Since committing his life to Jesus Christ in 1976, Jim has been active in many ministries and serves on numerous boards, traveling extensively around the world. In 1988, Jim and Carolyn, his wife, started their own family foundation to teach their children Biblical principles of responsible stewardship over God's resources of time, talents, relationships, and money in the ministry of furthering the Gospel of Jesus Christ.
Jim has been married to Carolyn (Rieman) for fifty-eight years. They have nine children, 29 grandchildren and 3 great grandchildren.
Sid's oil patch experience began in 1959 working part-time for his dad as a roustabout. So he started at the bottom! Four years at Calvin College resulted in a degree in philosophy and economics after which he earned an MBA in Finance and Accounting from the University of Michigan. He then joined Wolverine Gas and Oil Corporation full-time.
Sid works for the oil industry at both the state and national levels—at various times he's been chairman of the Michigan Oil and Gas Association, chairman of the IPAA Tax Committee, chairman of the Environment and Safety Committee, and on the Board of Directors of API. That kind of networking keeps him in touch with others in the industry and up-to-date on what's going on around the country in the oil field.
Sid has also enjoyed serving at church as elder and chairman of the board of trustees at Plymouth Heights Christian Reformed Church. He is currently serving on several other boards including that of the Russian-American Institute and Calvin Theological Seminary. Sid’s four children and 14 grandchildren are an endless source of joy to Sid and his wife, Cate. In his spare time, he enjoys cooking, sailing, hunting, fishing, and playing the bagpipes—with absolutely no time left for golf!
Dr. Christine Pohl is Associate Provost for Faculty Development and Professor of Church and Society at Asbury Theological Seminary (Wilmore, KY) where she has taught since 1989. She earned her PhD in Ethics and Society at Emory University.
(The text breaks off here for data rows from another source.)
This is an optimization exercise on Yosys and OpenROAD, whose aim is small area, a short achievable clock period and few clock cycles, not a production implementation. At most, simulation tests tie the RTL to the original design; equivalence was not proved.

==> run a: inputs <==
// vendingMachine
module vendingMachine(
   clk,
   reset,
   coinInA,
   coinInB,
   coinInC,
   coinInD,
   itemTypeIn,
   itemNumberIn,
   forceIn,
   coinOutA,
   coinOutB,
   coinOutC,
   coinOutD,
   itemTypeOut,
   itemNumberOut,
   serviceTypeOut
);
clock: 6.0 ns
lec_check: 0
abc_area: 1
cap_margin: 20
core_margin: 2
core_utilization: 40
slew_margin: 20
standard.sh (not shown) runs the stock make flow with config.mk's settings and CLKGATE_MAP_FILE= SYNTH_SCRIPT=/design/flow/synth_recipe.tcl, a recipe that flattens the netlist after the stock synthesis.
==> flow/flow/run.sh <==
#!/bin/bash
# The standard layout, except that synthesis leaves adders to ABC as plain
# gates instead of mapping them to the library's full/half-adder cells.
set -euo pipefail
bash standard.sh ADDER_MAP_FILE= finish > flow_make.log 2>&1
==> run b (differences from run a) <==
--- a/flow/design.v
+++ b/flow/design.v
@@ -84,25 +84,19 @@
          default: th[j] = j * 20;
       endcase
       ge[j-1] = (v5[9:8] != 2'b0) | (v5[7:0] >= th[j]);
    end
 end
-wire [2:0]  nf   = ge[5] ? 3'd6 : ge[4] ? 3'd5 : ge[3] ? 3'd4 : ge[2] ? 3'd3 :
-                   ge[1] ? 3'd2 : ge[0] ? 3'd1 : 3'd0;
-reg  [4:0]  thf;
+wire [6:0]  e    = {ge[5], ge[5:1] ^ ge[4:0], ~ge[0]};
+wire [2:0]  nf   = {e[4] | e[5] | e[6], e[2] | e[3] | e[6], e[1] | e[3] | e[5]};
+reg  [4:0]  sF;
+integer k;
 always @* begin
-   case (nf)
-      3'd1: thf = th[1][4:0];
-      3'd2: thf = th[2][4:0];
-      3'd3: thf = th[3][4:0];
-      3'd4: thf = th[4][4:0];
-      3'd5: thf = th[5][4:0];
-      3'd6: thf = th[6][4:0];
-      default: thf = 5'd0;
-   endcase
+   sF = e[0] ? v5[4:0] : 5'd0;
+   for (k = 1; k < 7; k = k + 1)
+      sF = sF | ({5{e[k]}} & (v5[4:0] - th[k][4:0]));
 end
-wire [4:0]  sF   = v5[4:0] - thf;
 wire [9:0]  s50  = enough ? ev[9:0] : forceIn ? {5'b0, sF} : v5;
 wire [2:0]  num0 = enough ? itemNumberIn : forceIn ? nf : 3'd0;
 wire [5:0]  fs   = {2'b0, s5[3:0]} + {2'b0, s5[7:4]} + {4'b0, s5[9:8]};
 wire [2:0]  sm5;
 assign sm5[0] = (~fs[4] & ~fs[3] & ~fs[2] & fs[0]) | (~fs[4] & ~fs[3] & fs[2] & fs[1] & ~fs[0]) | (~fs[4] & fs[3] & ~fs[2] & ~fs[1] & ~fs[0]) | (~fs[4] & ~fs[2] & fs[1] & fs[0]) | (~fs[4] & fs[3] & fs[2] & ~fs[1] & fs[0]) | (fs[4] & ~fs[3] & ~fs[2] & ~fs[0]) | (fs[4] & ~fs[3] & fs[2] & fs[0]) | (fs[4] & ~fs[2] & fs[1] & ~fs[0]) | (fs[4] & fs[3] & fs[2] & ~fs[1] & ~fs[0]) | (fs[4] & fs[2] & fs[1] & fs[0]);
@@ -152,18 +146,22 @@
 wire [5:0]  kq   = {qlo, 2'b0} + {2'b0, qlo} + {3'b0, r};
 wire [5:0]  kD   = ~exC ? {3'b0, r} : exB ? kq : {3'b0, r} + 6'd5;
 wire [5:0]  kA   = exA ? countA : a[5:0];
 wire [5:0]  kB   = exB ? countB : rr[6:1];
 wire [5:0]  kC   = exC ? countC : exB ? e2[5:0] : {5'b0, b};
-wire [6:0]  tA   = {1'b0, countA} + (busy ? {1'b1, ~kA} : {1'b0, coinInA}) + {6'b0, busy};
-wire [6:0]  tB   = {1'b0, countB} + (busy ? {1'b1, ~kB} : {1'b0, coinInB}) + {6'b0, busy};
-wire [6:0]  tC   = {1'b0, countC} + (busy ? {1'b1, ~kC} : {1'b0, coinInC}) + {6'b0, busy};
-wire [6:0]  tD   = {1'b0, countD} + (busy ? {1'b1, ~kD} : {1'b0, coinInD}) + {6'b0, busy};
-wire [5:0]  nA   = (tA[6] & ~busy) ? 6'd63 : tA[5:0];
-wire [5:0]  nB   = (tB[6] & ~busy) ? 6'd63 : tB[5:0];
-wire [5:0]  nC   = (tC[6] & ~busy) ? 6'd63 : tC[5:0];
-wire [5:0]  nD   = (tD[6] & ~busy) ? 6'd63 : tD[5:0];
+wire [6:0]  tA   = {1'b0, countA} + {1'b0, coinInA};
+wire [6:0]  tB   = {1'b0, countB} + {1'b0, coinInB};
+wire [6:0]  tC   = {1'b0, countC} + {1'b0, coinInC};
+wire [6:0]  tD   = {1'b0, countD} + {1'b0, coinInD};
+wire [5:0]  pA   = exA ? 6'd0 : countA - a[5:0];
+wire [5:0]  pB   = exB ? 6'd0 : countB - rr[6:1];
+wire [5:0]  pC   = exC ? 6'd0 : countC - (exB ? e2[5:0] : {5'b0, b});
+wire [5:0]  pD   = countD - kD;
+wire [5:0]  nA   = busy ? pA : tA[6] ? 6'd63 : tA[5:0];
+wire [5:0]  nB   = busy ? pB : tB[6] ? 6'd63 : tB[5:0];
+wire [5:0]  nC   = busy ? pC : tC[6] ? 6'd63 : tC[5:0];
+wire [5:0]  nD   = busy ? pD : tD[6] ? 6'd63 : tD[5:0];
 always @(posedge clk) begin
    if (!reset) begin
       busy   <= 1'b0;
       countA <= 6'd5;
       countB <= 6'd30;
==> flow/flow/run.sh (replaced) <==
#!/bin/bash
# The standard layout, with these changes:
# - synthesis leaves adders to ABC as plain gates instead of mapping them
#   to the full/half-adder cells;
# - each port gets a buf_2 as its buffer.
set -euo pipefail
here=$(pwd)
mkdir -p scripts
for f in "$FLOW_HOME"/scripts/*; do ln -sf "$f" scripts/; done
rm -f scripts/abc_area.script
cp flow/abc_area.script scripts/abc_area.script
bash standard.sh ADDER_MAP_FILE= SCRIPTS_DIR="$here/scripts" "BUFFER_PORTS_ARGS=-buffer_cell sky130_fd_sc_hd__buf_2" finish > flow_make.log 2>&1
==> flow/flow/abc_area.script (new file) <==
strash
&get -n
&deepsyn -J 5 -S 1
&put
balance
balance -l
resub -K 6 -l
rewrite -l
resub -K 6 -N 2 -l
refactor -l
resub -K 8 -l
balance -l
resub -K 8 -N 2 -l
rewrite -l
resub -K 10 -l
rewrite -z -l
resub -K 10 -N 2 -l
balance -l
resub -K 12 -l
refactor -z -l
resub -K 12 -N 2 -l
rewrite -z -l
balance -l
dch
map -B 2
topo
stime -c
buffer -c
upsize -c
dnsize -c
==> run c (differences from run a) <==
--- a/flow/design.v
+++ b/flow/design.v
@@ -84,25 +84,19 @@
          default: th[j] = j * 20;
       endcase
       ge[j-1] = (v5[9:8] != 2'b0) | (v5[7:0] >= th[j]);
    end
 end
-wire [2:0]  nf   = ge[5] ? 3'd6 : ge[4] ? 3'd5 : ge[3] ? 3'd4 : ge[2] ? 3'd3 :
-                   ge[1] ? 3'd2 : ge[0] ? 3'd1 : 3'd0;
-reg  [4:0]  thf;
+wire [6:0]  e    = {ge[5], ge[5:1] ^ ge[4:0], ~ge[0]};
+wire [2:0]  nf   = {e[4] | e[5] | e[6], e[2] | e[3] | e[6], e[1] | e[3] | e[5]};
+reg  [4:0]  sF;
+integer k;
 always @* begin
-   case (nf)
-      3'd1: thf = th[1][4:0];
-      3'd2: thf = th[2][4:0];
-      3'd3: thf = th[3][4:0];
-      3'd4: thf = th[4][4:0];
-      3'd5: thf = th[5][4:0];
-      3'd6: thf = th[6][4:0];
-      default: thf = 5'd0;
-   endcase
+   sF = e[0] ? v5[4:0] : 5'd0;
+   for (k = 1; k < 7; k = k + 1)
+      sF = sF | ({5{e[k]}} & (v5[4:0] - th[k][4:0]));
 end
-wire [4:0]  sF   = v5[4:0] - thf;
 wire [9:0]  s50  = enough ? ev[9:0] : forceIn ? {5'b0, sF} : v5;
 wire [2:0]  num0 = enough ? itemNumberIn : forceIn ? nf : 3'd0;
 wire [5:0]  fs   = {2'b0, s5[3:0]} + {2'b0, s5[7:4]} + {4'b0, s5[9:8]};
 wire [2:0]  sm5;
 assign sm5[0] = (~fs[4] & ~fs[3] & ~fs[2] & fs[0]) | (~fs[4] & ~fs[3] & fs[2] & fs[1] & ~fs[0]) | (~fs[4] & fs[3] & ~fs[2] & ~fs[1] & ~fs[0]) | (~fs[4] & ~fs[2] & fs[1] & fs[0]) | (~fs[4] & fs[3] & fs[2] & ~fs[1] & fs[0]) | (fs[4] & ~fs[3] & ~fs[2] & ~fs[0]) | (fs[4] & ~fs[3] & fs[2] & fs[0]) | (fs[4] & ~fs[2] & fs[1] & ~fs[0]) | (fs[4] & fs[3] & fs[2] & ~fs[1] & ~fs[0]) | (fs[4] & fs[2] & fs[1] & fs[0]);
@@ -152,18 +146,22 @@
 wire [5:0]  kq   = {qlo, 2'b0} + {2'b0, qlo} + {3'b0, r};
 wire [5:0]  kD   = ~exC ? {3'b0, r} : exB ? kq : {3'b0, r} + 6'd5;
 wire [5:0]  kA   = exA ? countA : a[5:0];
 wire [5:0]  kB   = exB ? countB : rr[6:1];
 wire [5:0]  kC   = exC ? countC : exB ? e2[5:0] : {5'b0, b};
-wire [6:0]  tA   = {1'b0, countA} + (busy ? {1'b1, ~kA} : {1'b0, coinInA}) + {6'b0, busy};
-wire [6:0]  tB   = {1'b0, countB} + (busy ? {1'b1, ~kB} : {1'b0, coinInB}) + {6'b0, busy};
-wire [6:0]  tC   = {1'b0, countC} + (busy ? {1'b1, ~kC} : {1'b0, coinInC}) + {6'b0, busy};
-wire [6:0]  tD   = {1'b0, countD} + (busy ? {1'b1, ~kD} : {1'b0, coinInD}) + {6'b0, busy};
-wire [5:0]  nA   = (tA[6] & ~busy) ? 6'd63 : tA[5:0];
-wire [5:0]  nB   = (tB[6] & ~busy) ? 6'd63 : tB[5:0];
-wire [5:0]  nC   = (tC[6] & ~busy) ? 6'd63 : tC[5:0];
-wire [5:0]  nD   = (tD[6] & ~busy) ? 6'd63 : tD[5:0];
+wire [6:0]  tA   = {1'b0, countA} + {1'b0, coinInA};
+wire [6:0]  tB   = {1'b0, countB} + {1'b0, coinInB};
+wire [6:0]  tC   = {1'b0, countC} + {1'b0, coinInC};
+wire [6:0]  tD   = {1'b0, countD} + {1'b0, coinInD};
+wire [5:0]  pA   = exA ? 6'd0 : countA - a[5:0];
+wire [5:0]  pB   = exB ? 6'd0 : countB - rr[6:1];
+wire [5:0]  pC   = exC ? 6'd0 : countC - (exB ? e2[5:0] : {5'b0, b});
+wire [5:0]  pD   = countD - kD;
+wire [5:0]  nA   = busy ? pA : tA[6] ? 6'd63 : tA[5:0];
+wire [5:0]  nB   = busy ? pB : tB[6] ? 6'd63 : tB[5:0];
+wire [5:0]  nC   = busy ? pC : tC[6] ? 6'd63 : tC[5:0];
+wire [5:0]  nD   = busy ? pD : tD[6] ? 6'd63 : tD[5:0];
 always @(posedge clk) begin
    if (!reset) begin
       busy   <= 1'b0;
       countA <= 6'd5;
       countB <= 6'd30;
==> flow/flow/run.sh (replaced) <==
#!/bin/bash
# The standard layout, with these changes:
# - synthesis leaves adders to ABC as plain gates instead of mapping them
#   to the full/half-adder cells;
# - each port gets a buf_2 as its buffer.
set -euo pipefail
here=$(pwd)
mkdir -p scripts
for f in "$FLOW_HOME"/scripts/*; do ln -sf "$f" scripts/; done
rm -f scripts/abc_area.script
cp flow/abc_area.script scripts/abc_area.script
bash standard.sh ADDER_MAP_FILE= SCRIPTS_DIR="$here/scripts" "BUFFER_PORTS_ARGS=-buffer_cell sky130_fd_sc_hd__buf_2" finish > flow_make.log 2>&1
==> flow/flow/abc_area.script (new file) <==
strash
&get -n
&deepsyn -J 5 -S 1
&put
balance
balance -l
resub -K 6 -l
rewrite -l
resub -K 6 -N 2 -l
refactor -l
resub -K 8 -l
balance -l
resub -K 8 -N 2 -l
rewrite -l
resub -K 10 -l
rewrite -z -l
resub -K 10 -N 2 -l
balance -l
resub -K 12 -l
refactor -z -l
resub -K 12 -N 2 -l
rewrite -z -l
balance -l
dch
map -B 0.9
topo
stime -c
buffer -c
upsize -c
dnsize -c
--- a/flow/config.mk
+++ b/flow/config.mk
@@ -7,6 +7,8 @@
 export LEC_CHECK = 0
 export ABC_AREA = 1
 export CAP_MARGIN = 20
 export CORE_MARGIN = 2
 export CORE_UTILIZATION = 40
+export CTS_CLUSTER_DIAMETER = 300
+export CTS_CLUSTER_SIZE = 64
 export SLEW_MARGIN = 20
==> run d (differences from run a) <==
--- a/flow/design.v
+++ b/flow/design.v
@@ -32,10 +32,11 @@
 output [1:0]   itemTypeOut;
 output [2:0]   itemNumberOut;
 output [1:0]   serviceTypeOut;
 reg            busy;              
 reg            first;             
+reg            paid;              
 reg    [5:0]   countA, countB, countC, countD;   
 reg    [9:0]   s5;                
 reg    [2:0]   r;                 
 reg    [2:0]   num;               
 reg    [1:0]   typ;
@@ -84,25 +85,19 @@
          default: th[j] = j * 20;
       endcase
       ge[j-1] = (v5[9:8] != 2'b0) | (v5[7:0] >= th[j]);
    end
 end
-wire [2:0]  nf   = ge[5] ? 3'd6 : ge[4] ? 3'd5 : ge[3] ? 3'd4 : ge[2] ? 3'd3 :
-                   ge[1] ? 3'd2 : ge[0] ? 3'd1 : 3'd0;
-reg  [4:0]  thf;
+wire [6:0]  e    = {ge[5], ge[5:1] ^ ge[4:0], ~ge[0]};
+wire [2:0]  nf   = {e[4] | e[5] | e[6], e[2] | e[3] | e[6], e[1] | e[3] | e[5]};
+reg  [4:0]  sF;
+integer k;
 always @* begin
-   case (nf)
-      3'd1: thf = th[1][4:0];
-      3'd2: thf = th[2][4:0];
-      3'd3: thf = th[3][4:0];
-      3'd4: thf = th[4][4:0];
-      3'd5: thf = th[5][4:0];
-      3'd6: thf = th[6][4:0];
-      default: thf = 5'd0;
-   endcase
+   sF = e[0] ? v5[4:0] : 5'd0;
+   for (k = 1; k < 7; k = k + 1)
+      sF = sF | ({5{e[k]}} & (v5[4:0] - th[k][4:0]));
 end
-wire [4:0]  sF   = v5[4:0] - thf;
 wire [9:0]  s50  = enough ? ev[9:0] : forceIn ? {5'b0, sF} : v5;
 wire [2:0]  num0 = enough ? itemNumberIn : forceIn ? nf : 3'd0;
 wire [5:0]  fs   = {2'b0, s5[3:0]} + {2'b0, s5[7:4]} + {4'b0, s5[9:8]};
 wire [2:0]  sm5;
 assign sm5[0] = (~fs[4] & ~fs[3] & ~fs[2] & fs[0]) | (~fs[4] & ~fs[3] & fs[2] & fs[1] & ~fs[0]) | (~fs[4] & fs[3] & ~fs[2] & ~fs[1] & ~fs[0]) | (~fs[4] & ~fs[2] & fs[1] & fs[0]) | (~fs[4] & fs[3] & fs[2] & ~fs[1] & fs[0]) | (fs[4] & ~fs[3] & ~fs[2] & ~fs[0]) | (fs[4] & ~fs[3] & fs[2] & fs[0]) | (fs[4] & ~fs[2] & fs[1] & ~fs[0]) | (fs[4] & fs[3] & fs[2] & ~fs[1] & ~fs[0]) | (fs[4] & fs[2] & fs[1] & fs[0]);
@@ -152,47 +147,46 @@
 wire [5:0]  kq   = {qlo, 2'b0} + {2'b0, qlo} + {3'b0, r};
 wire [5:0]  kD   = ~exC ? {3'b0, r} : exB ? kq : {3'b0, r} + 6'd5;
 wire [5:0]  kA   = exA ? countA : a[5:0];
 wire [5:0]  kB   = exB ? countB : rr[6:1];
 wire [5:0]  kC   = exC ? countC : exB ? e2[5:0] : {5'b0, b};
-wire [6:0]  tA   = {1'b0, countA} + (busy ? {1'b1, ~kA} : {1'b0, coinInA}) + {6'b0, busy};
-wire [6:0]  tB   = {1'b0, countB} + (busy ? {1'b1, ~kB} : {1'b0, coinInB}) + {6'b0, busy};
-wire [6:0]  tC   = {1'b0, countC} + (busy ? {1'b1, ~kC} : {1'b0, coinInC}) + {6'b0, busy};
-wire [6:0]  tD   = {1'b0, countD} + (busy ? {1'b1, ~kD} : {1'b0, coinInD}) + {6'b0, busy};
-wire [5:0]  nA   = (tA[6] & ~busy) ? 6'd63 : tA[5:0];
-wire [5:0]  nB   = (tB[6] & ~busy) ? 6'd63 : tB[5:0];
-wire [5:0]  nC   = (tC[6] & ~busy) ? 6'd63 : tC[5:0];
-wire [5:0]  nD   = (tD[6] & ~busy) ? 6'd63 : tD[5:0];
+wire [5:0]  oA   = paid ? kA : 6'd0;
+wire [5:0]  oB   = paid ? kB : 6'd0;
+wire [5:0]  oC   = paid ? kC : 6'd0;
+wire [5:0]  oD   = paid ? kD : 6'd0;
+wire [6:0]  tA   = {1'b0, countA} - {1'b0, oA} + {1'b0, coinInA};
+wire [6:0]  tB   = {1'b0, countB} - {1'b0, oB} + {1'b0, coinInB};
+wire [6:0]  tC   = {1'b0, countC} - {1'b0, oC} + {1'b0, coinInC};
+wire [6:0]  tD   = {1'b0, countD} - {1'b0, oD} + {1'b0, coinInD};
 always @(posedge clk) begin
    if (!reset) begin
       busy   <= 1'b0;
+      paid   <= 1'b0;
       countA <= 6'd5;
       countB <= 6'd30;
       countC <= 6'd10;
       countD <= 6'd20;
    end
    else if (!busy) begin
       if (itemNumberIn != 3'd0) begin
          busy   <= 1'b1;
+         paid   <= 1'b0;
          first  <= 1'b1;
-         countA <= nA;
-         countB <= nB;
-         countC <= nC;
-         countD <= nD;
+         countA <= tA[6] ? 6'd63 : tA[5:0];
+         countB <= tB[6] ? 6'd63 : tB[5:0];
+         countC <= tC[6] ? 6'd63 : tC[5:0];
+         countD <= tD[6] ? 6'd63 : tD[5:0];
          s5     <= s50;
          r      <= r0;
          num    <= num0;
          typ    <= itemTypeIn;
          frc    <= forceIn;
       end
    end
    else if (ok) begin
       busy   <= 1'b0;
-      countA <= nA;
-      countB <= nB;
-      countC <= nC;
-      countD <= nD;
+      paid   <= 1'b1;
    end
    else begin
       first  <= 1'b0;
       num    <= num - 3'd1;
       s5     <= ev[9:0];
==> flow/flow/run.sh (replaced) <==
#!/bin/bash
set -euo pipefail
here=$(pwd)
mkdir -p scripts
for f in "$FLOW_HOME"/scripts/*; do ln -sf "$f" scripts/; done
rm -f scripts/abc_area.script
cp flow/abc_area.script scripts/abc_area.script
bash standard.sh ADDER_MAP_FILE= SCRIPTS_DIR="$here/scripts" finish > flow_make.log 2>&1
==> flow/flow/abc_area.script (new file) <==
strash
balance -l
resub -K 6 -l
rewrite -l
resub -K 6 -N 2 -l
refactor -l
resub -K 8 -l
balance -l
resub -K 8 -N 2 -l
rewrite -l
resub -K 10 -l
rewrite -z -l
resub -K 10 -N 2 -l
balance -l
resub -K 12 -l
refactor -z -l
resub -K 12 -N 2 -l
rewrite -z -l
balance -l
balance -l
resub -K 6 -l
rewrite -l
resub -K 6 -N 2 -l
refactor -l
resub -K 8 -l
balance -l
resub -K 8 -N 2 -l
rewrite -l
resub -K 10 -l
rewrite -z -l
resub -K 10 -N 2 -l
balance -l
resub -K 12 -l
refactor -z -l
resub -K 12 -N 2 -l
rewrite -z -l
balance -l
dch
map -B 0.9
topo
stime -c
buffer -c
upsize -c
dnsize -c
==> notes <==
Run c finished with timing, DRC and antenna clean. Run a completed with no timing, DRC or antenna violations. Run d ran to the end with no violations. Run b produced a layout that fails on setup timing.
In global-route usage, run b and run c hardly differ.
The highest non-clock buffer count belongs to run d, the lowest to run c.
Critical path depth: run d < run c < run a < run b.
Count of clock-buffer cells in the layout is the same in run c and run d.
Between run d and run c, the lower flip-flop and latch count is in run c (gap 1).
Before her tenure at the seminary, she worked in various ministries including owning a Christian bookstore and serving refugees through advocacy and resettlement efforts. She has served on the boards of the Louisville Institute and the Society of Christian Ethics, and has also directed a four-year grant with the Lilly Endowment on Sustaining Pastoral Excellence in Community.
Dr. Pohl speaks regularly, at the national and international level, on recovering the practices of hospitality and community. She has addressed various communities concerning these matters including congregations, intentional communities, and staff and volunteers in ministry with homeless people, people with disabilities, and refugees.
She is also the author of several books including Making Room: Recovering Hospitality as a Christian Tradition and Living into Community: Cultivating Practices that Sustain Us.
Dale has extensive experience in the area of nonprofit and tax exempt entities, and works with a wide range of exempt organizations, including charities, social service agencies, cultural and civic institutions, educational organizations, foundations, health organizations, clubs and associations, and churches and religious organizations. He also practices in the area of general corporate and business transactions, with a focus on closely-held family businesses.
Dale earned his MBA from the University of Michigan Graduate School of Business and his JD from the University of Michigan Law School. He is a member of the State Bar of Michigan and the Grand Rapids Bar Association and serves on the boards of the Grand Rapids Children’s Museum, MOKA Corporation, and the Better Business Bureau of Western Michigan Foundation.